Copy all lines in the data that contain the string "xfer".
**** Exercise input
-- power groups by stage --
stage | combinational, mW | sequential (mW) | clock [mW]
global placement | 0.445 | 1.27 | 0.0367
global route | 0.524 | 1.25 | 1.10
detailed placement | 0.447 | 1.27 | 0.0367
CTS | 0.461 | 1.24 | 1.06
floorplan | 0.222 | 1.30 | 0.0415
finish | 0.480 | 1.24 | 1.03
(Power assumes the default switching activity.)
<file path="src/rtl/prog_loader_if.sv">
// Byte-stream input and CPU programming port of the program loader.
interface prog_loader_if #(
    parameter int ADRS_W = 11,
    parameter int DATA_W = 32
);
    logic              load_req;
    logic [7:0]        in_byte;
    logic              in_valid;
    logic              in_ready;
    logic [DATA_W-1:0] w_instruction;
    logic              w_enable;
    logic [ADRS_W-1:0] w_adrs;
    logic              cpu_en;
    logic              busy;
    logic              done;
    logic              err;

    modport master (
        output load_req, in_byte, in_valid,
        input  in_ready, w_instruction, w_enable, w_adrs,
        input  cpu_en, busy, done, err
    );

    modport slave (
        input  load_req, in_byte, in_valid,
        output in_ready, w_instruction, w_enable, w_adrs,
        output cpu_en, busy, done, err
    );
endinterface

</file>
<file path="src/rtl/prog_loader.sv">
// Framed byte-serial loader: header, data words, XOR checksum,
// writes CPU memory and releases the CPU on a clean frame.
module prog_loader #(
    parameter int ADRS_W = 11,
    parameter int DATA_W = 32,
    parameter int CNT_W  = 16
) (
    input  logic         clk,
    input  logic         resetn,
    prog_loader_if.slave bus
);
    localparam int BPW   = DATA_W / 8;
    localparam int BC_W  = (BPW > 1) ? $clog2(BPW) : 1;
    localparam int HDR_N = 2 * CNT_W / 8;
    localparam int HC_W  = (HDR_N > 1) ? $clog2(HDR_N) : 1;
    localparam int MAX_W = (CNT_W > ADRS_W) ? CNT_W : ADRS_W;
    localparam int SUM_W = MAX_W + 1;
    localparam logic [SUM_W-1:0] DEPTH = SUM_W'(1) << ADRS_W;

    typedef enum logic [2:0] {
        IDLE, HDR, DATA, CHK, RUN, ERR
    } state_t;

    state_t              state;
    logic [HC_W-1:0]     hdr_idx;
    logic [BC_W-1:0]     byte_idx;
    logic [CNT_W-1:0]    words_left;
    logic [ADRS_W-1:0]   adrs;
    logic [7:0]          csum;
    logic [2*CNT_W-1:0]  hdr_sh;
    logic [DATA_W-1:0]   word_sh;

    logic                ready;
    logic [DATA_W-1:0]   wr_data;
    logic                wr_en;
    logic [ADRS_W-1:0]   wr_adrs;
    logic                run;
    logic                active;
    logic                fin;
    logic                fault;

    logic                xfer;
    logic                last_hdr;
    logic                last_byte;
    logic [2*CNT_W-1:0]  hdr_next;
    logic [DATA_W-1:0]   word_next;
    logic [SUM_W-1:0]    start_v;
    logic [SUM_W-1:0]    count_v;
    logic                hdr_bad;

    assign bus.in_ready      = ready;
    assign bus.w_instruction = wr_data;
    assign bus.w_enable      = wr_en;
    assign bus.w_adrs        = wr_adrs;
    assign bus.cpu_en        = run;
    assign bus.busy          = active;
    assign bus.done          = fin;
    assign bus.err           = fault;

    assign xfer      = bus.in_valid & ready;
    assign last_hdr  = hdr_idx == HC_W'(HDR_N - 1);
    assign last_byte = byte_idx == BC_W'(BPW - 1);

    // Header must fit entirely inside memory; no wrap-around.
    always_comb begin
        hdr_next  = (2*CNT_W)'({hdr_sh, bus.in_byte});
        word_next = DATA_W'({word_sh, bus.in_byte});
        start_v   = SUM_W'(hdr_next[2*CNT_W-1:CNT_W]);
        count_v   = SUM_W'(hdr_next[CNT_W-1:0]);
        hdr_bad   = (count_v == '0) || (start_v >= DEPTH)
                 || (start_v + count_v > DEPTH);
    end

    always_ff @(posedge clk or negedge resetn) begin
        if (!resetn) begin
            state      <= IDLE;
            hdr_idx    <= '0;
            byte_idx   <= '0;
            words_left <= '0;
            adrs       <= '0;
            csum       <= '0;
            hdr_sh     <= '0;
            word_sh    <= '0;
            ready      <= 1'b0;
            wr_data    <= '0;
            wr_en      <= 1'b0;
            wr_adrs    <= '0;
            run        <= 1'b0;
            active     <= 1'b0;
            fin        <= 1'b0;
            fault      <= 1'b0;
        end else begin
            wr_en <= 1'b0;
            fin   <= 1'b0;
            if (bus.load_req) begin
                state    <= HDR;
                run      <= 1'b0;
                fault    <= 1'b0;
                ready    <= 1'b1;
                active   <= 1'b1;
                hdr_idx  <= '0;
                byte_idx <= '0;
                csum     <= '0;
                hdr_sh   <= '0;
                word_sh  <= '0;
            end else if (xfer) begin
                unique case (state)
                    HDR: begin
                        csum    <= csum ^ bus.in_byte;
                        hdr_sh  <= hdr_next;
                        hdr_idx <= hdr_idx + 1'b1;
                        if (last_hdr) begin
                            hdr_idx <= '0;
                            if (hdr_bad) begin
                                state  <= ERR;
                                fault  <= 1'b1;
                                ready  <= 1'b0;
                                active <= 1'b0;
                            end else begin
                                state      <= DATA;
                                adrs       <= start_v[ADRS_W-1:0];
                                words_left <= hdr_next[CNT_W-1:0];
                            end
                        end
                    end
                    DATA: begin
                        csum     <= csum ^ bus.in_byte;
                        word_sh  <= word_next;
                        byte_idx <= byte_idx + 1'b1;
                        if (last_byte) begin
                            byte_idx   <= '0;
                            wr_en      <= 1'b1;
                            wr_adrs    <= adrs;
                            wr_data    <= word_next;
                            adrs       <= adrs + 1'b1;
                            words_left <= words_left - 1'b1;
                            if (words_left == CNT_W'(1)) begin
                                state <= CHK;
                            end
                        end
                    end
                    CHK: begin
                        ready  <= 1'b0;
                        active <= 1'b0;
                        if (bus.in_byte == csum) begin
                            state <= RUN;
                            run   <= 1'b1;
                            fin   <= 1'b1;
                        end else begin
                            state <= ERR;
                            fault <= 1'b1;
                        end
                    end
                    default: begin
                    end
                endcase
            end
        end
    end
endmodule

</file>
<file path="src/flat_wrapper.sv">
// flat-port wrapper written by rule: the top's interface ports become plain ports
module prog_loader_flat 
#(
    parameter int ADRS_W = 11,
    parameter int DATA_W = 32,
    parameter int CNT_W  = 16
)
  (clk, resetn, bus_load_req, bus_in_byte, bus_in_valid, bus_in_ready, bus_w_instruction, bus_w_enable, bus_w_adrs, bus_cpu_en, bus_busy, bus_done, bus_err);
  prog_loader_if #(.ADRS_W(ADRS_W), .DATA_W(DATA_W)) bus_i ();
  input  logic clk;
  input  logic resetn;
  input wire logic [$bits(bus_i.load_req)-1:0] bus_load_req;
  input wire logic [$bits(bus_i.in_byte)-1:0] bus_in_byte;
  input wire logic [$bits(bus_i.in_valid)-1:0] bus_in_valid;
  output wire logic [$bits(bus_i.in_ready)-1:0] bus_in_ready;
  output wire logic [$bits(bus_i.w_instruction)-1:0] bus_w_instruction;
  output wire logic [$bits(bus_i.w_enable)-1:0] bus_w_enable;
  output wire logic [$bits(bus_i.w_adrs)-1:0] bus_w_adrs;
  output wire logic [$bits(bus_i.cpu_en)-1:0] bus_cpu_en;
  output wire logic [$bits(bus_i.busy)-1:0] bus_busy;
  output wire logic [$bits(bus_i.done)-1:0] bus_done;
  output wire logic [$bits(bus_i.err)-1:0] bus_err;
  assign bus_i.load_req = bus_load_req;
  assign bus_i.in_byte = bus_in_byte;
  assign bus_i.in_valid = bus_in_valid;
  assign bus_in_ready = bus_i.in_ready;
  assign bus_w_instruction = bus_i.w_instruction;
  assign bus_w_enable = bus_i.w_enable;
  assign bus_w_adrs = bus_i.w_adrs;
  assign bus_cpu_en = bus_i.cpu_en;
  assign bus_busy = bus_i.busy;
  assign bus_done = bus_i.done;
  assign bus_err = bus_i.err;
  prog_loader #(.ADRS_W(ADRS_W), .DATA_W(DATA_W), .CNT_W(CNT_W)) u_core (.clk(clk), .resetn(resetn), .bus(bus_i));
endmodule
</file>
********
Result for this task =
    logic                xfer;
    assign xfer      = bus.in_valid & ready;
            end else if (xfer) begin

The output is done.